4.3. Extraction and Isolation

The air-dried leaves and stems of C. lenis (20.0 kg) were refluxed with 95% and 50% aqueous ethanol (160 L × 2 h × 2), respectively, and concentrated under reduced pressure to obtain 1.8 kg dry total extract (CLT). The extract was suspended in H2O and extracted with petroleum ether (CLPE), ethyl acetate (CLEA), and n-BuOH (CLnB), successively.

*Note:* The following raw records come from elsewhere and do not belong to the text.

This design comes from an exercise in tuning for small area, a short achievable clock period and few clock cycles on the open sky130 flow, not from production work.
RTL that was checked went through simulation tests only; none was proved equivalent to the original.
Power and IR drop assume default switching activity.

== v59 ==
## binary_to_bcd
module binary_to_bcd( input clk_in,
                      input [5:0] game_state,
                      input start,
                      input [23:0] binary_in,
                      output logic [31:0] bcd_out,
                      output logic busy
    );
Size in the first run: roughly 600 cells after synthesis, roughly 37 flip-flops, ~65 I/O pins, ~3300 um^2 of cells after synthesis.
Settings: LEC_CHECK=0, ABC_AREA=1, CAP_MARGIN=50, CORE_MARGIN=2, CORE_UTILIZATION=60, SETUP_SLACK_MARGIN=3.5, SLEW_MARGIN=50; clock period 6.0 ns.
standard.sh (not shown) runs the stock make flow with config.mk's settings and CLKGATE_MAP_FILE= SYNTH_SCRIPT=/design/flow/synth_recipe.tcl, a recipe that flattens the netlist after the stock synthesis.
==> flow/flow/run.sh <==
#!/bin/bash
# Standard ORFS layout, with plain buf_1 cells as the port buffers.
set -euo pipefail
export BUFFER_PORTS_ARGS="-buffer_cell sky130_fd_sc_hd__buf_1"
bash standard.sh > standard_flow.log 2>&1
v59 finished every step from synthesis to the final layout, and the layout passed the timing, design-rule and antenna checks.
#### Input delta (v41 over v59)
Settings: setting CTS_BUF_LIST to sky130_fd_sc_hd__clkbuf_2 sky130_fd_sc_hd__clkbuf_4 sky130_fd_sc_hd__clkbuf_8 for the first time; changing CAP_MARGIN from 50 to 20; changing SLEW_MARGIN from 50 to 20.
### Flow results
Multi-input logic portion of the cell area delta (v41 -> v59): insignificant
v41 -> v59: number of enable-type register cells in the synthesized netlist delta 0, exact match
Overall fraction of global-route tracks in use delta (v41 -> v59): insignificant
v41 ends up with a share of the core filled with cells that is 0.25 points higher than in v59.
Combinational power share essentially unchanged between v59 and v41.
Of the two candidates, v59 has the worse worst clock skew and v41 the better one.
On first-iteration DRC count, the higher figure sits with v41, not v59.
v41 -> v59: cell count flat
Relative to v41, the following input files were edited for v55:
Settings: clearing CTS_BUF_LIST, which used to be sky130_fd_sc_hd__clkbuf_2 sky130_fd_sc_hd__clkbuf_4 sky130_fd_sc_hd__clkbuf_8; putting TNS_END_PERCENT at 5 where nothing was set.
Findings:
- The run showing the greater sequential power is v55.
- In the metrics for v55 and v41, the one carrying the lower per-cell via count in the routed design is v55.
- In v55 the via count turned out about 1.1% lower than in v41.
- Compared with v41, v55 improves total power.
- There was hardly any difference in clock network fraction of total power between v55 and v41.
- v55 vs v41: worst-path maximum fanout down
- Of v55 and v41, the run reporting the higher first-pass GRT wire length was v41.
- As far as clock transition at the registers of the reported paths is concerned, v55 and v41 perform about the same.
- The sequential share of layout area number comes out higher for v55 vs v41.
- Static leakage power (v55 vs. v41) decreases slightly
Setup changes, v55 to v19
Settings: PLACE_DENSITY: unset -> 0.75; TNS_END_PERCENT: 5 -> unset.
Results
- Cts-stage hold buffer count: v55 vs v19 identical
- The lower power in sequential cells of v55 and v19 is in v19.
- v19: number of vias in the routed layout is 101 higher than what v55 reported.
- Sort v55 and v19 by number of clock buffers in the layout asc -> top: v55
- [v19 vs v55] total power of the final layout: higher in v19
No functional check of the RTL was part of any run of this note.


Another version of the RTL of binary_to_bcd (not shown whole).
For scale: about 590 cells after synthesis, about 37 flip-flops, ~65 I/O pins, ~3300 um^2 of cells after synthesis.
Settings: LEC_CHECK=0, ABC_AREA=1, CAP_MARGIN=20, CORE_MARGIN=2, CORE_UTILIZATION=60, CTS_CLUSTER_DIAMETER=200, CTS_CLUSTER_SIZE=40, SETUP_SLACK_MARGIN=3.5, SLEW_MARGIN=20; clock period 6.0 ns.
Scripts as last shown in full above: flow/flow/run.sh
Testbench counts at the start, summed over its fixed seeds: cycles 25,282.
==> next run, changes <==
Settings changed: CORE_UTILIZATION 60 to 40, CTS_CLUSTER_DIAMETER 200 to unset, CTS_CLUSTER_SIZE 40 to unset.
After rerunning: First-iteration DRC count rose by 26%; wire length rose by 7.3%; cell count rose by 5.1%; worst setup slack degrades by 0.028 ns; sequential power is about the same; worst hold slack degrades by 0.029 ns; cell area rose by 3.2%.
==> next run, changes <==
==> flow/flow/run.sh (replaced) <==
#!/bin/bash
# Layout flow: the standard synthesis, a second ABC pass over its
# combinational logic (registers untouched), then the standard ORFS layout.
# Port buffers are plain buf_1 cells.
set -euo pipefail
export BUFFER_PORTS_ARGS="-buffer_cell sky130_fd_sc_hd__buf_1"
HERE=$(cd "$(dirname "$0")" && pwd)
RES=orfs/results/${FLOW_PLATFORM}/binary_to_bcd/base

bash standard.sh synth > standard_synth.log 2>&1

YOSYS=$(command -v yosys || echo "$FLOW_HOME/../tools/install/yosys/bin/yosys")
LIB="$FLOW_HOME/platforms/${FLOW_PLATFORM}/lib/sky130_fd_sc_hd__tt_025C_1v80.lib"
cp "$RES/1_2_yosys.v" 1_2_yosys_standard.v
"$YOSYS" -c "$HERE/reopt.tcl" -- "$LIB" 1_2_yosys_standard.v 1_2_yosys_reopt.v "$HERE/ff_blackbox.v" > reopt.log 2>&1
cp 1_2_yosys_reopt.v "$RES/1_2_yosys.v"
rm -f "$RES/1_synth.odb" "$RES/1_synth.sdc"

bash standard.sh > standard_flow.log 2>&1
==> flow/flow/ff_blackbox.v (new file) <==
// the registers stay as they are: their cells are black boxes to the re-synthesis
(* blackbox *)
module sky130_fd_sc_hd__dfxtp_1(input CLK, input D, output Q); endmodule
(* blackbox *)
module sky130_fd_sc_hd__dfxtp_2(input CLK, input D, output Q); endmodule
(* blackbox *)
module sky130_fd_sc_hd__dfxtp_4(input CLK, input D, output Q); endmodule
==> flow/flow/reopt.tcl (new file) <==
# yosys -c reopt.tcl -- LIB IN OUT BLACKBOXES
yosys -import
lassign $argv lib in out bb
read_liberty -ignore_miss_func $lib
read_verilog -overwrite $bb
read_verilog $in
hierarchy -top binary_to_bcd
flatten
opt_clean
set du {}
set fh [open $lib r]
set txt [read $fh]
close $fh
foreach {m c} [regexp -all -inline {cell\s*\(\s*"?(sky130_fd_sc_hd__\w+)"?\s*\)} $txt] {
  if {[regexp {lpflow|probe|fill|tap|decap|diode|dly|clkbuf|clkinv|bufbuf|bufinv|dfxtp|dfxbp|dfrtp|dfstp|dfrbp|dfsbp|dfbbp|edf|sdf|dlx|dlr|dlcl|einv|ebuf} $c]} { lappend du -dont_use $c }
}
abc -liberty $lib {*}$du -script "+strash;&get -n;&deepsyn -T 30;&put;dch;map -B 0.9"
opt_clean -purge
stat -liberty $lib
write_verilog -noattr -noexpr -nohex -nodec $out
Settings changed: CORE_UTILIZATION 40 to 60.
Effect: Area after synthesis decreases by about a fifth; combinational power increases by about a fifth; utilization increases by 38 points; final area decreases by a few percent; die area decreases by well over a third; maximum frequency decreases by a little under a tenth; worst setup slack is worse by 0.21 ns; clock power decreases by about a fifth.
==> next run, changes <==
==> flow/flow/run.sh (replaced) <==
#!/bin/bash
# Standard ORFS layout, with plain buf_1 cells as the port buffers.
set -euo pipefail
export BUFFER_PORTS_ARGS="-buffer_cell sky130_fd_sc_hd__buf_1"
bash standard.sh > standard_flow.log 2>&1
Settings changed: SETUP_SLACK_MARGIN 3.5 to 3.3.
removed: flow/flow/ff_blackbox.v
removed: flow/flow/reopt.tcl
Result:
- area after synthesis increases by about a fifth
- via count decreases slightly
- die area increases by about a fifth
- setup slack loses 0.024 ns
- count of clock-buffer cells in the layout increases by 2
- cell area decreases by a few percent
- register-to-register slack gains 0.14 ns
- first-iteration DRC count decreases by well over a third
- combinational power decreases by about a fifth
- routed wire length decreases by a little under a tenth
- power decreases by roughly a tenth
==> next run, changes <==
Settings changed: CORE_UTILIZATION 60 to 65, SETUP_SLACK_MARGIN 3.3 to 3.5.
Effect:
- hold slack is worse by 0.015 ns
- global-route usage grows by 1.6 points
- count of clock-buffer cells in the layout decreases by 2
- register-to-register slack improves by 0.11 ns

## static timing again, ports no longer ideal
Ports are ideal in the flow. The routed layouts listed here were re-timed in OpenROAD. Step 1 (the two cells are an assumption about what drives the block):
set clk [get_ports {clk_in}]
set_driving_cell -lib_cell sky130_fd_sc_hd__clkbuf_16 $clk
set_driving_cell -lib_cell sky130_fd_sc_hd__buf_2 [delete_from_list [all_inputs] $clk]
Step 2 times the ports against the registers' clock, not the clock port: input delays grow and output delays shrink by t, the midpoint of the rising clock arrivals with the driver on. Three values: ideal ports, drivers, drivers and shift; two values: the first two.
run | t, ns | slack for setup (ns) | worst hold slack (ns) | worst setup path at the end | worst data-port slew with drivers (ns)
v59 | 0.318 | 3.585 / 3.596 / 3.279 | 0.496 / 0.496 / 0.496 | input to register | 0.04
v41 | 0.314 | 3.616 / 3.623 / 3.309 | 0.498 / 0.498 / 0.498 | input to register | 0.04
v55 | 0.319 | 3.488 / 3.500 / 3.181 | 0.496 / 0.496 / 0.496 | input to register | 0.04
v19 | 0.319 | 3.575 / 3.582 / 3.264 | 0.491 / 0.491 / 0.491 | input to register | 0.05
the first run of note 2 | 0.321 | 3.659 / 3.664 / 3.343 | 0.501 / 0.501 / 0.501 | input to register | 0.04
the second run of note 2 | 0.324 | 3.631 / 3.635 / 3.311 | 0.472 / 0.472 / 0.472 | input to register | 0.04
the third run of note 2 | 0.321 | 3.425 / 3.425 / 3.156 | 0.483 / 0.483 / 0.483 | input to register | 0.04
the fourth run of note 2 | 0.322 | 3.401 / 3.410 / 3.088 | 0.485 / 0.485 / 0.485 | input to register | 0.03
the fifth run of note 2 | 0.330 | 3.537 / 3.506 / 3.329 | 0.470 / 0.470 / 0.470 | input to register | 0.04
After both steps setup and hold are still met in every run listed. The setup slack of the second run of note 2, which loses most, moves by +0.004 ns with the drivers and by -0.320 ns with both steps.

The petroleum ether extract (179.1 g) was eluted by gradient elution of petroleum ether-ethyl acetate (1:0, 50:1, 30:1, 20:1, 10:1, 5:1, 3:1, 1:1, and 0:1, v/v) on a silica gel column to obtain 14 fractions (A−N). Fraction J (1.83 g) was subjected to Sephadex LH-20 (MeOH–CH2Cl2, 1:1, v/v) and produced five subfractions (J.1−J.5). Subfractions J.3 (0.70 g) and J.4 (0.27 g) were purified by semi-preparative HPLC (3.0 mL/min) to yield 2 (4.2 mg, 47% aqueous acetonitrile, tR 29.2 min) and 9 (3.8 mg, 40% aqueous acetonitrile, tR 15.6 min), respectively. Fraction K (14.2 g) was divided into seven fractions (K.1–K.7) by a ODS-A-HG column (aqueous MeOH, 30%–100%). Compounds 33 (26.6 mg, tR 36.7 min) and 27 (4.5 mg, tR 53.8 min) were obtained from subfraction K.4 (780 mg) after purification by semi-preparative HPLC (3.0 mL/min, 42% aqueous acetonitrile). Similarly, 34 (2.8 mg, tR 16.9 min) was purified from subfraction K.2 (50 mg) by semi-preparative HPLC (3.0 mL/min, 35% aqueous acetonitrile). Fraction L (3.42 g) was fractionated into four parts (L.1–L.4) by gel filtration on Sephadex LH-20 (MeOH–CH2Cl2, 1:1, v/v). Subfraction L.2 (1.85 g) was subjected to an ODS-A-HG column (aqueous MeOH, 25%–100%) to give eight fractions (L.2.1–L.2.8). Subfractions L.2.1 (121.2 mg) and L.2.5 (83.4 mg) were further purified by semi-preparative HPLC (3.0 mL/min) to yield 12 (3.2 mg, 15% aqueous acetonitrile, tR 21.8 min) and 22 (6.0 mg, 35% aqueous acetonitrile, tR 39.9 min), respectively. Likewise, subfraction L.2.3 (131.4 mg) was purified to yield 32 (27.2 mg, 25% aqueous acetonitrile, tR 15.7 min) and 25 (3.8 mg, 25% aqueous acetonitrile, tR 18.4 min).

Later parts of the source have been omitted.